Wenige Wochen später, am 12. Juni, wurde dann der neu eröffnete Bio-Markt in der Schanzenstraße Opfer der "Entglasung". Nach Polizeiangaben zerstörten etwa 15 vermummte Personen insgesamt 24 Scheiben. Zudem bewarfen sie die Fassade mit farbgefüllten Marmeladengläsern. Die Polizei stellte damals ein Bekennerschreiben mit der Überschrift "Gegen Verdrängung kämpfen" sicher. Die TäterInnen entkamen. Filialleiter Vogt hält die Attacke für ein Missverständnis. "Die Randalierer haben nichts gegen uns", sagt er. "Sie wenden sich gegen die schweine-teuren Eigentumswohnungen über unserem Markt. Dabei haben wir doch gar nichts mit denen zu tun."
Eigentumswohnungen waren auch in der Nacht auf den 15. August Ziele von Steinwürfen, außerdem wurden mit Lackfarbe gefüllte Gurkengläser geworfen. Beim Neubau am Kleinen Schäferkamp zersplitterten dabei die großen Scheiben im Eingangsbereich.
Für die Polizei sind die Hauptzeiten der "Entglasung" aber vorbei. "Die Anzahl der Sachbeschädigungen in der Schanze ist rückläufig", sagt Polizeisprecher Holger Vehren.
Dennoch ist die Gefahr für die GeschäftsinhaberInnen noch immer präsent. So wollen sich weder die InhaberInnen des Apple-Stores in der Schanzenstraße, der bereits mehrmals Opfer von Steinwürfen wurde, noch die MitarbeiterInnen einiger weiterer Geschäfte im Schanzenviertel zu ihren Schäden und Sorgen äußern.

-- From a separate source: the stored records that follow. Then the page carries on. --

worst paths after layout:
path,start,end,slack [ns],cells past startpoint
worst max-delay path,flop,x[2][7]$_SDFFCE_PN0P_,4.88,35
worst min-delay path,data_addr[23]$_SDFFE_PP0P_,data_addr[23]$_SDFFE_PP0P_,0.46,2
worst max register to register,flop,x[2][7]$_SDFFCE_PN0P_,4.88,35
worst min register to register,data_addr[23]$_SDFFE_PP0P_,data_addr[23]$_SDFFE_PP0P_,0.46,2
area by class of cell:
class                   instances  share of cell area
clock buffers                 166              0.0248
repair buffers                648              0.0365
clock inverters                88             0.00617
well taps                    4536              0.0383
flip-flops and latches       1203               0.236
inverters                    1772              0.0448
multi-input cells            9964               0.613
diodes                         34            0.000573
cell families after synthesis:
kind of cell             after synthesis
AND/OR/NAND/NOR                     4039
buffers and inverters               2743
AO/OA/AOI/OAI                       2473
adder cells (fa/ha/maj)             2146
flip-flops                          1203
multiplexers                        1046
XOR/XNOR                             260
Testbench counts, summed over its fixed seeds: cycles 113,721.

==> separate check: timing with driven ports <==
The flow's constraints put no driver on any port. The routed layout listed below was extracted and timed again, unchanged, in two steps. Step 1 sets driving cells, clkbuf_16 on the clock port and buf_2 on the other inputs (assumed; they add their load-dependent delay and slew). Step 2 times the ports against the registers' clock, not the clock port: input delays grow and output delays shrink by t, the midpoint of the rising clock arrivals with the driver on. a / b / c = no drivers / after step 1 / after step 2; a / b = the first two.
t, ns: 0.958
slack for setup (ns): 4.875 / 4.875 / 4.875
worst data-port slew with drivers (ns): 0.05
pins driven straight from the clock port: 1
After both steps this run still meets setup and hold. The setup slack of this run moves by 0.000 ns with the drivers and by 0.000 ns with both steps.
Context: an optimization exercise on an open-source flow, tuned for small area. The choices shown serve that exercise and are no tape-out recipe. In this exercise RTL edits were held to simulation tests only and were not proved equivalent to the original. Power and IR drop assume default switching activity.

==> flow/design.v <==
module top_stopwatch(
  input wire clk_100mhz,
  input wire rst,
  input wire btn_reset_raw,
  input wire btn_pause_raw,
  input wire sw_adj_raw,
  input wire sw_sel_raw,
  output wire [6:0] seg,
  output wire [3:0] an,
  output wire dp,
  output wire [3:0] led
);
  localparam [5:0] F_R = 6'b011011, F_S1 = 6'b001001, F_S2 = 6'b101101,
                   F_S48 = 6'b001110, F_S49 = 6'b100010, F_J = 6'b111011;
  localparam [6:0] L_R = 7'b0001001, L_S99 = 7'b0011011, L_J = 7'b1001001;
  localparam [11:0] B_R = 12'b011110100011, B_J = 12'b111110100011;
  reg [5:0] f;
  reg [6:0] l;
  reg h;
  reg [11:0] b;
  wire tick_fast = (f == F_J);
  wire upd       = ~f[5] & ~f[4] & f[2] & f[1];  
  wire late      = (f[5] & ~f[3] & ~f[2] & f[1] & ~f[0]) | tick_fast;  
  wire f1        = ~f[5] & ~f[4] & f[3] & ~f[2] & ~f[1];  
  wire f2        = (f == F_S2);
  wire l99       = (l == L_S99);
  wire tick_2hz  = tick_fast & l99;
  wire tick_1hz  = tick_2hz & h;
  wire tick_blink = &{b[11:7], ~b[6], b[5], ~b[4], ~b[3], b[0]};  
  wire after_2hz = f1 & (l == L_J);
  wire after_1hz = after_2hz & ~h;
  always @(posedge clk_100mhz) begin
    if (rst) begin
      f <= F_R; l <= L_R; h <= 1'b0; b <= B_R;
    end else begin
      f <= {~f[4:0], f[5] ^ f[0] ^ tick_fast};
      if (tick_fast) l <= {~l[5:0], l[6] ^ l[0] ^ (l == L_J)};
      if (tick_2hz) h <= ~h;
      b <= {~b[10:0], b[11] ^ b[2] ^ b[0] ^ tick_blink};
    end
  end
  function [3:0] c_nxt;
    input [3:0] c;
    input x;
    begin
      c_nxt[0] = ~((~x) | (c[2] & c[3]) | (c[0] & ~c[2] & ~c[3]) | (~c[0] & ~c[1] & ~c[2]));
      c_nxt[1] = ~((c[0] & x));
      c_nxt[2] = (~c[1] & x);
      c_nxt[3] = ~((c[2] & x));
    end
  endfunction
  function is_jc;
    input [3:0] c;
    is_jc = (~c[0] & ~c[2] & ~c[3]);
  endfunction
  function is_10;
    input [3:0] c;
    is_10 = (c[1] & c[2] & c[3]);
  endfunction
  localparam [3:0] C_S = 4'd10;
  reg o_adj, o_sel, o_rst, o_pau;
  reg [3:0] c_adj, c_sel, c_rst, c_pau;
  wire x_adj = sw_adj_raw ^ o_adj, x_sel = sw_sel_raw ^ o_sel;
  wire x_rst = btn_reset_raw ^ o_rst, x_pau = btn_pause_raw ^ o_pau;
  wire [3:0] n_adj = c_nxt(c_adj, x_adj), n_sel = c_nxt(c_sel, x_sel);
  wire [3:0] n_rst = c_nxt(c_rst, x_rst), n_pau = c_nxt(c_pau, x_pau);
  always @(posedge clk_100mhz) begin
    if (rst) begin
      o_adj <= 1'b0; o_sel <= 1'b0; o_rst <= 1'b0; o_pau <= 1'b0;
      c_adj <= C_S; c_sel <= C_S; c_rst <= C_S; c_pau <= C_S;
    end else if (upd) begin
      c_adj <= n_adj; if (x_adj && is_10(c_adj)) o_adj <= ~o_adj;
      c_sel <= n_sel; if (x_sel && is_10(c_sel)) o_sel <= ~o_sel;
      c_rst <= n_rst; if (x_rst && is_10(c_rst)) o_rst <= ~o_rst;
      c_pau <= n_pau; if (x_pau && is_10(c_pau)) o_pau <= ~o_pau;
    end
  end
  wire jc_adj = is_jc(c_adj), jc_sel = is_jc(c_sel);
  wire jc_rst = is_jc(c_rst), jc_pau = is_jc(c_pau);
  wire sw_adj    = o_adj ^ (late & jc_adj);
  wire sw_sel    = o_sel ^ (late & jc_sel);
  wire btn_reset = o_rst ^ (late & jc_rst);
  wire sys_rst   = rst | btn_reset;
  wire adj_before = o_adj ^ jc_adj;
  wire rst_before = o_rst ^ jc_rst;
  wire pause_tog = f2 & o_pau & ~o_rst & (jc_pau | jc_rst);
  wire f_r = (f == F_R);                  
  wire adj_prev = sw_adj ^ (f1 & jc_adj);
  wire rst_prev = btn_reset ^ (f1 & jc_rst);
  wire m = adj_prev & ~rst_prev & ~f_r;
  wire s = sw_sel ^ (f1 & jc_sel);
  reg p;
  always @(posedge clk_100mhz) begin
    if (sys_rst) p <= 1'b0;
    else if (~m & pause_tog) p <= ~p;
  end
  wire use_2hz = m;
  wire sel_minutes = m & ~s;
  wire sel_seconds = m & s;
  wire is_run = ~m & ~p;
  wire count_enable = is_run & ~sw_adj;
  wire ok_before = f1 & ~rst_before;
  wire base_sec_ones = ok_before &
    (use_2hz ? (sel_seconds & after_2hz) : (is_run & ~adj_before & after_1hz));
  wire base_min_ones = ok_before & sel_minutes & after_2hz;
  reg [3:0] so, mo;
  reg [2:0] st, mt;
  function [3:0] inc10;
    input [3:0] d;
    begin
      inc10[0] = ~d[0];
      inc10[1] = ~d[3] & (d[1] ^ d[0]);
      inc10[2] = d[2] ^ (d[1] & d[0]);
      inc10[3] = (d[3] & ~d[0]) | (d[2] & d[1] & d[0]);
    end
  endfunction
  function [2:0] inc6;
    input [2:0] d;
    begin
      inc6[0] = ~d[0];
      inc6[1] = ~d[2] & (d[1] ^ d[0]);
      inc6[2] = (d[2] & ~d[0]) | (d[1] & d[0]);
    end
  endfunction
  wire c_so = base_sec_ones & so[3] & so[0];
  wire c_st = c_so & st[2] & st[0];
  wire en_mo = base_min_ones | (c_st & ~use_2hz);
  wire c_mo = en_mo & mo[3] & mo[0];
  always @(posedge clk_100mhz) begin
    if (sys_rst) begin so <= 4'd0; st <= 3'd0; mo <= 4'd0; mt <= 3'd0; end
    else begin
      if (base_sec_ones) so <= inc10(so);
      if (c_so) st <= inc6(st);
      if (en_mo) mo <= inc10(mo);
      if (c_mo) mt <= inc6(mt);
    end
  end
  reg hb_1hz, hb_2hz, hb_blink;
  always @(posedge clk_100mhz) begin
    if (sys_rst) begin hb_1hz <= 1'b0; hb_2hz <= 1'b0; hb_blink <= 1'b0; end
    else begin
      if (tick_1hz) hb_1hz <= ~hb_1hz;
      if (tick_2hz) hb_2hz <= ~hb_2hz;
      if (tick_blink) hb_blink <= ~hb_blink;
    end
  end
  assign led = {~count_enable, hb_blink, hb_2hz, hb_1hz};
  reg [1:0] idx;
  always @(posedge clk_100mhz) begin
    if (sys_rst) idx <= 2'd0;
    else if (tick_fast) idx <= idx + 2'd1;
  end
  reg [3:0] bcd;
  always @(*) begin
    case (idx)
      2'd0: bcd = so;
      2'd1: bcd = {1'b0, st};
      2'd2: bcd = mo;
      default: bcd = {1'b0, mt};
    endcase
  end
  wire blank = m & ~hb_blink & (s ? ~idx[1] : idx[1]);
  function [6:0] seg7;
    input [3:0] d;
    begin
      seg7[0] = (~d[0] & ~d[1] & d[2]) | (d[0] & ~d[1] & ~d[2] & ~d[3]);
      seg7[1] = (~d[0] & d[1] & d[2]) | (d[0] & ~d[1] & d[2]);
      seg7[2] = (~d[0] & d[1] & ~d[2]);
      seg7[3] = (~d[0] & ~d[1] & d[2]) | (d[0] & d[1] & d[2]) | (d[0] & ~d[1] & ~d[2] & ~d[3]);
      seg7[4] = (d[0]) | (~d[1] & d[2]);
      seg7[5] = (d[1] & ~d[2]) | (d[0] & d[1]) | (d[0] & ~d[2] & ~d[3]);
      seg7[6] = (~d[1] & ~d[2] & ~d[3]) | (d[0] & d[1] & d[2]);
    end
  endfunction
  wire [6:0] seg_n = seg7(bcd);
  assign seg = blank ? 7'b1111111 : seg_n;
  assign an = ~(4'b0001 << idx);
  assign dp = 1'b1;
endmodule
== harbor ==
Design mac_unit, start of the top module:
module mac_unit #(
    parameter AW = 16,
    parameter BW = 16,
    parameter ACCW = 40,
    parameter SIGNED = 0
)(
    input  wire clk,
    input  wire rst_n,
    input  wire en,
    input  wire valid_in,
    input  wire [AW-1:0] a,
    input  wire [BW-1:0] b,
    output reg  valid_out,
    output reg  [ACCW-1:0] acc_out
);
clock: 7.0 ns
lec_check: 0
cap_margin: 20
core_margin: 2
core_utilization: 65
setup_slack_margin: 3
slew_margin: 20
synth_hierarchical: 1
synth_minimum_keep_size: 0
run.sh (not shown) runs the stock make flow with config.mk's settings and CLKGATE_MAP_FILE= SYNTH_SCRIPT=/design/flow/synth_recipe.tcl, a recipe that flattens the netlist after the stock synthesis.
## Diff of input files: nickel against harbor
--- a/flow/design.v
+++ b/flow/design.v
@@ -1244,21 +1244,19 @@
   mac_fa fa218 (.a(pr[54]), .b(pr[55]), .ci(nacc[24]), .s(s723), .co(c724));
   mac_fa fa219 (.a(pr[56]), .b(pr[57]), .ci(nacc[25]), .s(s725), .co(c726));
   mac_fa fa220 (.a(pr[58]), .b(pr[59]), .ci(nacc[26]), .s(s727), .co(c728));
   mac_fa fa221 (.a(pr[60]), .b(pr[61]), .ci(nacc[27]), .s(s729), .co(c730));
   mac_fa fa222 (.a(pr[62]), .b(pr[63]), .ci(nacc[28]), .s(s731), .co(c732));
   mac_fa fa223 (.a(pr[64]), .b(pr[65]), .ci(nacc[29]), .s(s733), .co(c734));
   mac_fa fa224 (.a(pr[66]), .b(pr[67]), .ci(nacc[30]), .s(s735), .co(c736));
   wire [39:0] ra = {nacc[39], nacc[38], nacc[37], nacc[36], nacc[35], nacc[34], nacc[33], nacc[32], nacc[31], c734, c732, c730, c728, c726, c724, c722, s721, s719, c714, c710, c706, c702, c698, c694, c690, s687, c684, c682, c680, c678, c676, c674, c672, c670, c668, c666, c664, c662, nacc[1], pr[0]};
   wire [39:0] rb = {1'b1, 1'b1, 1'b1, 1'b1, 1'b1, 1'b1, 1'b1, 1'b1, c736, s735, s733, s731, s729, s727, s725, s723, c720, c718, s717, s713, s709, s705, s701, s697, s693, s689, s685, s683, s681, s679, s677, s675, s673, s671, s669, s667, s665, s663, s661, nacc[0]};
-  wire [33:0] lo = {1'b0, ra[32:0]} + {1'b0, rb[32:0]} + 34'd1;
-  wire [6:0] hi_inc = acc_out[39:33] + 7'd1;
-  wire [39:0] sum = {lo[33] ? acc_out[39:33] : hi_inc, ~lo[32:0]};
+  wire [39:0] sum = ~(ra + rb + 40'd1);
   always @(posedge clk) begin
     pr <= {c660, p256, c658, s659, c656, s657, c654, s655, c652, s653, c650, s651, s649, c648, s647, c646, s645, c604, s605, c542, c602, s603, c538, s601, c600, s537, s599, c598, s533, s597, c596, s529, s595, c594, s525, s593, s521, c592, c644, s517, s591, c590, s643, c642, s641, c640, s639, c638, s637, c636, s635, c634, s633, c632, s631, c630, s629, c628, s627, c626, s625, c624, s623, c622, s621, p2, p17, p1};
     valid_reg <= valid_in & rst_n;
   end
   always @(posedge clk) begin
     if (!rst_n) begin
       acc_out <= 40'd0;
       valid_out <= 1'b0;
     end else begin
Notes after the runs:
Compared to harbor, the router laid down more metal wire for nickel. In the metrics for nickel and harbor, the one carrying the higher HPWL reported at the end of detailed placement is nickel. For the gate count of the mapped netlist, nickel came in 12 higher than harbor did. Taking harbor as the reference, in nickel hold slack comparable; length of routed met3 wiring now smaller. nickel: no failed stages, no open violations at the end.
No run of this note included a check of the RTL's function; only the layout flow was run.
Background: an optimization exercise with open tools, aiming at small area. Do not read the settings as production practice.
RTL that was checked went through simulation tests only; none was proved equivalent to the original.

==> try-yarrow: inputs <==
==> flow/design.v (excerpt) <==
module math_sqrtf32
(
	input logic 		clk,
	input logic 		rst_n,
	input logic 		sqrt_op_en,
	input logic [31:0] 	sqrt_rb,
	output logic 		sqrt_ra_en,
	output logic [31:0] sqrt_ra,
	output logic 		sqrt_lvf_flag
);
clock: 16.0 ns
lec_check: 0
abc_area: 1
cap_margin: 20
core_margin: 2
core_utilization: 40
cts_buf_list: sky130_fd_sc_hd__clkbuf_4 sky130_fd_sc_hd__clkbuf_8
slew_margin: 20
synth_memory_max_bits: 65536
standard.sh (not shown) runs the stock make flow with config.mk's settings and CLKGATE_MAP_FILE= SYNTH_SCRIPT=/design/flow/synth_recipe.tcl, a recipe that flattens the netlist after the stock synthesis.
==> flow/flow/run.sh <==
#!/bin/bash
# Own flow: the standard synthesis; then flow/gen4.py writes the same logic as a
# gate netlist (full adders and and-or carry chains mapped by hand) that keeps the
# standard synthesis's registers, names and cell types; then the standard layout.
# If the register sets do not match, the standard netlist is laid out instead.
set -uo pipefail
R=orfs/results/${FLOW_PLATFORM:-sky130hd}/math_sqrtf32/base
bash standard.sh synth > run_synth.log 2>&1 || exit 1
cp $R/1_2_yosys.v std_netlist.v
if python3 flow/gen4.py net flow/params.txt std_netlist.v gate_netlist.v > run_gen.log 2>&1; then
  cp gate_netlist.v $R/1_2_yosys.v
  rm -f $R/1_synth.odb $R/1_synth.sdc
  bash standard.sh synth > run_synth2.log 2>&1 || exit 1
fi
BUFFER_PORTS_ARGS="-buffer_cell sky130_fd_sc_hd__buf_1" bash standard.sh > run_layout.log 2>&1
Other scripts of this flow, unchanged in this note and not shown: flow/flow/gen4.py, flow/flow/params.txt
==> inputs of try-willow, as changes to try-yarrow <==
- CTS_BUF_LIST: sky130_fd_sc_hd__clkbuf_4 sky130_fd_sc_hd__clkbuf_8 -> sky130_fd_sc_hd__clkbuf_8
==> summary.txt <==
- Critical path depth is the same in try-willow and try-yarrow.
- In cell area, try-willow and try-yarrow do not differ.
- In global-route usage, try-yarrow and try-willow do not differ.
- Hold slack is the same in try-willow and try-yarrow.
- In flip-flop and latch count, try-willow and try-yarrow do not differ.
- In register-to-register slack, try-willow and try-yarrow hardly differ.
This is an optimization exercise on Yosys and OpenROAD, whose aim is small area and a short achievable clock period, not a production implementation.
In this exercise RTL edits were held to simulation tests only and were not proved equivalent to the original.

Design resize_controller, start of the top module:
module resize_controller(
    clk,
    reset_n,
    enable,
    src_addr1,
    src_addr2,
    des_addr,
    stage_flag,
    fraction_part,
    done
);
Size in the first run: roughly 70 flip-flops, ~90 I/O pins, about 0.0053 mm² of cells after synthesis.
export LEC_CHECK = 0
export CAP_MARGIN = 20
export CORE_MARGIN = 2
export CORE_UTILIZATION = 40
export PLACE_DENSITY = 0.6
export SLEW_MARGIN = 20
create_clock -name core_clock -period 32.0 [get_ports {clk}]
standard.sh (not shown) runs the stock make flow with config.mk's settings and CLKGATE_MAP_FILE= SYNTH_SCRIPT=/design/flow/synth_recipe.tcl, a recipe that flattens the netlist after the stock synthesis.
==> flow/flow/run.sh <==
#!/bin/bash
# Standard ORFS layout with two changes: the port buffers are buf_1 cells
# instead of the default delay buffers, and clock tree synthesis uses small
# clock buffers and no dummy loads (the design has few flip-flops).
# make's output goes to flow_make.log; each tool's log is under orfs/logs.
set -euo pipefail
bash standard.sh "BUFFER_PORTS_ARGS=-buffer_cell sky130_fd_sc_hd__buf_1" \
  "CTS_ARGS=-sink_clustering_enable -repair_clock_nets -dont_use_dummy_load -buf_list sky130_fd_sc_hd__clkbuf_4 -root_buf sky130_fd_sc_hd__clkbuf_8" \
  "SETUP_SLACK_MARGIN=24.0" finish > flow_make.log 2>&1
Next try:
--- a/flow/design.v
+++ b/flow/design.v
@@ -9,26 +9,23 @@
     output wire [1:0]  colh_n,
     output wire [19:0] s1_n,
     output wire [7:0]  g_n,
     output wire [10:0] fr_n,
     output wire        stage_n,
     output wire        done_n,
     input  wire        a1,
     input  wire        a384,
     output wire        a1_n,
     output wire        a384_n,
     output wire        c7_n,
-    output wire        c9_n,
-    output wire        c4_n,
-    output wire        c13_n,
-    output wire        c17_n
+    output wire        c9_n
 );
   wire live = ~done;
   wire [8:0] col = {colh, des[6:0]};
   wire lo127  = &des[6:0];
   wire col0   = (colh == 2'd0) & ~|des[6:0];
   wire c383   = (colh == 2'd2) & lo127;              
   wire c384   = (colh == 2'd3);                      
   wire dz     = ~|des;
   wire end0   = (des == 20'd552959);                 
   wire d147   = (des == 20'd147456);
   wire d294   = (des == 20'd294912);
@@ -137,25 +134,22 @@
     for (k = 3; k < 13; k = k + 1) begin
       h_sum[k] = s1[7+k] ^ (pinc | pdec);
       pinc = pinc & s1[7+k];
       pdec = pdec & ~s1[7+k];
     end
   end
   assign s1_n = {ld ? hv : h_sum, l_sum};
   assign a1_n   = live ? ~stage_flag : a1;
   assign a384_n = live ? stage_flag : a384;
   assign c7_n   = a1_n & (&s1_n[6:0]);
   assign c9_n   = a384_n ? (s1_n[8] | s1_n[7]) : (a1_n & (&s1_n[8:0]));
-  assign c4_n   = a1_n & (&s1_n[3:0]);
-  assign c13_n  = c9_n & (&s1_n[12:9]);
-  assign c17_n  = c13_n & (&s1_n[16:13]);
 endmodule
 module rc_hold #(parameter W = 1) (
     input  wire         en,
     input  wire [W-1:0] nx,
     input  wire [W-1:0] q,
     output wire [W-1:0] d
 );
   assign d = en ? nx : q;
 endmodule
 module resize_controller(
     clk,
@@ -174,72 +168,62 @@
   output reg  done, stage_flag;
   output wire [23-1:0] src_addr1, src_addr2;
   output wire [23-1:0] des_addr;
   output wire [15:0] fraction_part;
   reg [19:0] des;       
   reg [1:0]  colh;      
   reg [19:0] s1;        
   reg [7:0]  g;         
   reg [10:0] fr;        
   assign des_addr      = {3'b000, des};
   assign src_addr1     = {3'b000, s1};
-  reg         a1, a384, c7, c9, c4, c13, c17;
-  wire        a1_n, a384_n, c7_n, c9_n, c4_n, c13_n, c17_n;
+  reg         a1, a384, c7, c9;
+  wire        a1_n, a384_n, c7_n, c9_n;
   reg  [19:0] s2;
   integer     m;
   always @* begin
-    for (m = 0; m < 4; m = m + 1)
-      s2[m] = s1[m] ^ (a1 & (&(s1[3:0] | ~((4'd1 << m) - 4'd1))));
-    for (m = 4; m < 7; m = m + 1)
-      s2[m] = s1[m] ^ (c4 & (&(s1[6:4] | ~((3'd1 << (m - 4)) - 3'd1))));
+    for (m = 0; m < 7; m = m + 1)
+      s2[m] = s1[m] ^ (a1 & (&(s1[6:0] | ~((7'd1 << m) - 7'd1))));
     s2[7] = s1[7] ^ (a384 | c7);
     s2[8] = s1[8] ^ (a384 ? ~s1[7] : (c7 & s1[7]));
-    for (m = 9; m < 13; m = m + 1)
-      s2[m] = s1[m] ^ (c9 & (&(s1[12:9] | ~((4'd1 << (m - 9)) - 4'd1))));
-    for (m = 13; m < 17; m = m + 1)
-      s2[m] = s1[m] ^ (c13 & (&(s1[16:13] | ~((4'd1 << (m - 13)) - 4'd1))));
-    for (m = 17; m < 20; m = m + 1)
-      s2[m] = s1[m] ^ (c17 & (&(s1[19:17] | ~((3'd1 << (m - 17)) - 3'd1))));
+    for (m = 9; m < 20; m = m + 1)
+      s2[m] = s1[m] ^ (c9 & (&(s1[19:9] | ~((11'd1 << (m - 9)) - 11'd1))));
   end
   assign src_addr2 = {3'b000, s2};
   assign fraction_part = {2'b00, fr, 3'b000};
   wire [19:0] des_n, s1_n;
   wire [1:0]  colh_n;
   wire [7:0]  g_n;
   wire [10:0] fr_n;
   wire        stage_n, done_n;
   rc_next u_next (
     .done(done), .stage_flag(stage_flag), .des(des), .colh(colh), .s1(s1), .g(g),
     .des_n(des_n), .colh_n(colh_n), .s1_n(s1_n), .g_n(g_n), .fr_n(fr_n),
     .stage_n(stage_n), .done_n(done_n),
-    .a1(a1), .a384(a384), .a1_n(a1_n), .a384_n(a384_n), .c7_n(c7_n), .c9_n(c9_n),
-    .c4_n(c4_n), .c13_n(c13_n), .c17_n(c17_n)
+    .a1(a1), .a384(a384), .a1_n(a1_n), .a384_n(a384_n), .c7_n(c7_n), .c9_n(c9_n)
   );
-  localparam N = 20 + 2 + 20 + 8 + 11 + 2 + 7;
+  localparam N = 20 + 2 + 20 + 8 + 11 + 2 + 4;
   wire [N-1:0] d;
   rc_hold #(.W(N)) u_hold (
     .en(enable),
-    .nx({des_n, colh_n, s1_n, g_n, fr_n, stage_n, done_n, a1_n, a384_n, c7_n, c9_n, c4_n, c13_n, c17_n}),
-    .q ({des,   colh,   s1,   g,   fr,   stage_flag, done, a1, a384, c7, c9, c4, c13, c17}),
+    .nx({des_n, colh_n, s1_n, g_n, fr_n, stage_n, done_n, a1_n, a384_n, c7_n, c9_n}),
+    .q ({des,   colh,   s1,   g,   fr,   stage_flag, done, a1, a384, c7, c9}),
     .d (d)
   );
   always @(posedge clk or negedge reset_n) begin
     if (~reset_n) begin
       des        <= 0;
       colh       <= 0;
       s1         <= 0;
       g          <= 0;
       fr         <= 0;
       stage_flag <= 0;
       done       <= 0;
       a1         <= 0;
       a384       <= 0;
       c7         <= 0;
       c9         <= 0;
-      c4         <= 0;
-      c13        <= 0;
-      c17        <= 0;
     end else begin
-      {des, colh, s1, g, fr, stage_flag, done, a1, a384, c7, c9, c4, c13, c17} <= d;
+      {des, colh, s1, g, fr, stage_flag, done, a1, a384, c7, c9} <= d;
     end
   end
 endmodule
The new run finished with timing, DRC and antenna clean.
Via count is lower by a few percent.
Routed wire length is lower by roughly a tenth.
Clock-buffer cell count is unchanged.
Setup slack gets worse by 0.23 ns.
Critical path depth is higher by 5.

-- what the ideal ports hide --
Ports are ideal in the flow. The routed layouts listed here were re-timed in OpenROAD.
Step 1 (the two cells are an assumption about what drives the block):
set clk [get_ports {clk}]
set_driving_cell -lib_cell sky130_fd_sc_hd__clkbuf_16 $clk
set_driving_cell -lib_cell sky130_fd_sc_hd__buf_2 [delete_from_list [all_inputs] $clk]
Step 2, shift: input delay + t, output delay - t, t = (earliest + latest rising clock arrival at the registers) / 2. This alone moves slack from input paths to output paths.
Three values: no drivers, after step 1, after step 2; two values: the first two.
| run | shift t [ns] | setup WS [ns] | worst slew at a driven data input, ns | cell pins on the clock port's net |
|---|---|---|---|---|
| the first run | 0.380 | 24.160 / 24.126 / 23.814 | 0.03 | 1 |
| the second run | 0.377 | 23.925 / 23.892 / 23.767 | 0.03 | 1 |
After both steps every run listed still meets setup and hold. For the first run, which loses most, drivers alone change the setup slack by -0.034 ns; drivers and shift together by -0.346 ns.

Auch Tim Mälzers Restaurant "Bullerei" wurde im letzten Frühjahr mit Farbbeuteln beworfen. Seitdem blieb es jedoch ruhig. "Wir haben von vorneherein mit den verschiedenen Initiativen hier einen Dialog geführt und gemeinsam Aktionen geplant", sagt Mit-Inhaber Patrick Rüther. "Eine ehrliche Kommunikation und authentische Diskussion ist einfach unabdingbar."